Aspiring to be a stick in the mud.
We may never get to herd immunity. And it may stick around. Those who get the vaccine and subsequent boosters if needed will continue to be predominately healthy and those who choose to avoid it may or may not continue to be healthy and maybe more impacted by it.
Once again, it is weird that this slides across religious lines. Not just conservative evangelicals. The more conservative and the more fundamentalist you are the more likely you are to avoid vaccines. You see it in Amish, Orthodox Jewish, Muslim, Christians….. It is interesting.
There are probably a lot of reasons that some people are not in the “definitely” or “probably” camps.

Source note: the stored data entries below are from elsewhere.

==> config.mk <==
export PLATFORM = sky130hd
export DESIGN_NAME = hub75_column_driver
export DESIGN_NICKNAME = d
export VERILOG_FILES = /design/src/rtl/hub75_column_driver.sv
export SDC_FILE = /design/constraint.sdc
export NUM_CORES = 2
export LEC_CHECK = 0
export CAP_MARGIN = 10
export CORE_AREA = 3 3 454 456
export DETAILED_ROUTE_END_ITERATION = 10
export DIE_AREA = 0 0 457 459
export SLEW_MARGIN = 30
export SYNTH_ARGS = -nofsm -noshare
export SYNTH_HDL_FRONTEND = slang
export SYNTH_SLANG_ARGS = --single-unit
==> constraint.sdc <==
create_clock -name clk_in -period 3.65 [get_ports clk_in]
set_input_delay 0.9125 -clock clk_in [delete_from_list [all_inputs] [get_ports clk_in]]
set_output_delay 0.9125 -clock clk_in [all_outputs]
set_load 0.05 [all_outputs]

For myself, I’m not in the definitely camp, since I have been waiting for some of the changes like those announced yesterday for vaccinated persons from the CDC. They way I see it, I’m not wasting my time on a vaccine for a bug that I may have already had (symptoms but no test) when the result was that all the restrictions are still in place anyway even two weeks after the 2nd shot.
I’m not at all an anti-vax person, and I don’t see any “scary” issues with the vaccine. I’ll probably get it at some point. As I posted in another thread, my interest will go up if it’s required for my job or international travel, or the restrictions on fully-vaccinated people go away. Until then, it’s just not that high on my priority list. And, of course, my category in my state for getting the vaccine is not on the list yet anyway, so even if I were in the “definitely” camp, it would probably be sometime in April or later before I’m even eligible. By then, there may be more guidance from the CDC which would make it more interesting for me to get the shot(s).
Dave Barnhart
My family would get the flu vaccine in the years when we had a baby in the house. (Five children along the way.) The one year in the past when some of us probably got the flu, we had had the vaccine.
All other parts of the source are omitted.